Before we introduced the experimental task, the dogs were accustomed to the apparatus and the food delivery system during several sessions. First, they were trained to touch the monitor with their nose by means of a “clicker”-aided shaping procedure, defined as a subset of operant conditioning using positive reinforcement, extinction and negative punishment. We used the same food pellets that were delivered as rewards by the feeding device. Once the dogs were accustomed to touching the screen with their nose, they were trained to touch a stimulus (yellow circle or square) appearing on the otherwise black screen. The stimulus was randomly placed on the screen, and changed its position from trial to trial. This feature forced the dogs to search the whole screen in order to locate the stimulus. This second step of training was a combination of clicker training and automated responses. If the dogs hit the stimuli directly with their nose and thereby interrupted the infrared light grid in front of the screen, they triggered an acoustic signal and delivery of a food pellet by the feeding device. However, in order not to frustrate the dogs (it needs some practice on the side of the dogs to learn how to touch the screen in order to provoke a response), the clicker was still used to reward attempts.

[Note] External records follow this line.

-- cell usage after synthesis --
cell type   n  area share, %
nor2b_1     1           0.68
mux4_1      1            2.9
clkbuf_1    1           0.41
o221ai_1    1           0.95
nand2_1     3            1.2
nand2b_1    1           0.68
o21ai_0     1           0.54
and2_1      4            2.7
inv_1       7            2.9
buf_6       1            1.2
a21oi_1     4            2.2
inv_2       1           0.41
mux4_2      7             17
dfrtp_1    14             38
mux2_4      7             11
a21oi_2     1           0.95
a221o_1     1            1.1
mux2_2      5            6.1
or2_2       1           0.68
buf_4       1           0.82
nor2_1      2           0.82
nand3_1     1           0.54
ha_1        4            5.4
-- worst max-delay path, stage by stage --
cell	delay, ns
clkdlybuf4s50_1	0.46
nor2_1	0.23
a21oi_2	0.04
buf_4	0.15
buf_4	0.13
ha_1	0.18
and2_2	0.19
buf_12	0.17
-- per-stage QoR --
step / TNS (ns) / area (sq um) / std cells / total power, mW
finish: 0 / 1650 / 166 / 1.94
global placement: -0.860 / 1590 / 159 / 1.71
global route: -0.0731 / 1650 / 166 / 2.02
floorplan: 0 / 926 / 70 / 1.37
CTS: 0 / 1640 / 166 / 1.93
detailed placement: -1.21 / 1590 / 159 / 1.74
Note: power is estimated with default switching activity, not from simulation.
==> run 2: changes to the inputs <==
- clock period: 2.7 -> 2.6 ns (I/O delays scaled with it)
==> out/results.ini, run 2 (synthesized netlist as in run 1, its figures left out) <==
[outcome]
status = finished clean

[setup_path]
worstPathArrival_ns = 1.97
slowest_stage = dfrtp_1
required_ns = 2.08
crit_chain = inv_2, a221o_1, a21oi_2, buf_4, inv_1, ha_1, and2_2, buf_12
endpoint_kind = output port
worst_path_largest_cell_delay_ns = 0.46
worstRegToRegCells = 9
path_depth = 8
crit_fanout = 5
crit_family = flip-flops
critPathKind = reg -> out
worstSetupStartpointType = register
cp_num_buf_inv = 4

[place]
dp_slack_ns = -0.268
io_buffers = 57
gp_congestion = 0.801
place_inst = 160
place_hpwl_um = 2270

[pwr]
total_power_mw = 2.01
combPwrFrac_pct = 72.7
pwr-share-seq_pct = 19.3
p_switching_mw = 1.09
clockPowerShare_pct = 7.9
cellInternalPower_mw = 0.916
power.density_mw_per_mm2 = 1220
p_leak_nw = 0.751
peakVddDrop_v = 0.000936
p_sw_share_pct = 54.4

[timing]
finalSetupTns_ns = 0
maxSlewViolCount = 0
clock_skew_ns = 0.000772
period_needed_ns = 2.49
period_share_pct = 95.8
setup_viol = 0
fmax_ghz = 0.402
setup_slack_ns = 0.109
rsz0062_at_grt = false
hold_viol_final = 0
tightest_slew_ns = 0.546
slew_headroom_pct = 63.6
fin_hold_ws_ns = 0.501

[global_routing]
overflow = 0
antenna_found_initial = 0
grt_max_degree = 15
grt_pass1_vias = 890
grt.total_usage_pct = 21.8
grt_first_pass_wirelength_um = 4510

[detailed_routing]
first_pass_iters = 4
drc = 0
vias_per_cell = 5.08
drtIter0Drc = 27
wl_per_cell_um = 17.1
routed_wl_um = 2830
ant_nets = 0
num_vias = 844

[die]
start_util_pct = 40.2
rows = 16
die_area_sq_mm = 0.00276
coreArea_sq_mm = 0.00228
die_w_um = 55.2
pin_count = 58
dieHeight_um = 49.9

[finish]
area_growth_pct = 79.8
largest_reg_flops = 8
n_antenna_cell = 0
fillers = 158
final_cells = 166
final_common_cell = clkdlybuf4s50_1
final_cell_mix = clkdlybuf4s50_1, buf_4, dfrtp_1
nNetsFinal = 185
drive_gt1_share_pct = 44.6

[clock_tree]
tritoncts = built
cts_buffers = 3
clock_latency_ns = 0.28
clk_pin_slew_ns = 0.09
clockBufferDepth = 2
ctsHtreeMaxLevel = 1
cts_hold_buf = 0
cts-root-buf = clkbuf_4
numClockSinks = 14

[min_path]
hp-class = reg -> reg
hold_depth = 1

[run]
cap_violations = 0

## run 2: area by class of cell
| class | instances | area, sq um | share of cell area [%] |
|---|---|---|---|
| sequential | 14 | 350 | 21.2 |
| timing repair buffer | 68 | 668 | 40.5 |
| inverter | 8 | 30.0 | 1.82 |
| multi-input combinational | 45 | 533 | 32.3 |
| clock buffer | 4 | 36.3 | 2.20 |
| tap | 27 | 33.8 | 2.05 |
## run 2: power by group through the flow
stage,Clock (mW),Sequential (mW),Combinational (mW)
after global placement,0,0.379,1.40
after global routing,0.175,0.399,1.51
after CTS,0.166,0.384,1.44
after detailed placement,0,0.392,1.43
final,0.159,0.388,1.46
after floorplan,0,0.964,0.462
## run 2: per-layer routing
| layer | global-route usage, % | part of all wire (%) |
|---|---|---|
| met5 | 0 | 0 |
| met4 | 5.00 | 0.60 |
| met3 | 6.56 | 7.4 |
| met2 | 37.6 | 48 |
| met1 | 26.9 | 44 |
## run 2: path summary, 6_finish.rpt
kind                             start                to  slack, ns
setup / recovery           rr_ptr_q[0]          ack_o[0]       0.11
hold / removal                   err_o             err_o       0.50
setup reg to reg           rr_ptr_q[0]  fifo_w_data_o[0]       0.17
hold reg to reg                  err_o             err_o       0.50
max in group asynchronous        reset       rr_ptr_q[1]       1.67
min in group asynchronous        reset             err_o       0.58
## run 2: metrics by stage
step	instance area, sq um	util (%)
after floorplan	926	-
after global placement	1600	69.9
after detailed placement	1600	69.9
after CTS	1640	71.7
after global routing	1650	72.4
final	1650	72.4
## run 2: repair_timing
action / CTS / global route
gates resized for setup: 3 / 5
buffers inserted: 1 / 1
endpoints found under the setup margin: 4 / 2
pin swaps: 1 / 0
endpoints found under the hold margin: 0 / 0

When the dogs successfully responded to the stimuli presented, discrimination of simple forms (circle vs. rectangle) was required to make the dogs familiar with the forced two-choice procedure used for all following experiments. Each trial consisted of one positive and one negative training stimulus, being simultaneously presented on a black background in fixed positions (i.e., at about the animal’s eye level with one stimulus appearing somewhat left of the middle of the screen and the other one appearing somewhat right). The positions (left/right) of S+ and S− varied randomly from trial to trial. Each session consisted of 30 trials. Touching the correct stimulus (S+) immediately terminated presentation (i.e., both stimuli disappeared from the screen) and food was provided. Touching the wrong stimulus (S−) resulted in a correction trial, i.e., stimulus presentation was terminated and the color of the touch screen turned to red for 3 s. Then the stimuli of the previous trial were shown again in identical positions as before. Another wrong choice then led to another correction trial, whereas a correct choice terminated the trial and led to food access. To enhance learning, correct choices were indicated by a short tone followed by a food reward, negative choices were indicated by a buzz. Each trial (except correction trials) was followed by a 4 s inter-trial interval (ITI), during which an empty black background was shown.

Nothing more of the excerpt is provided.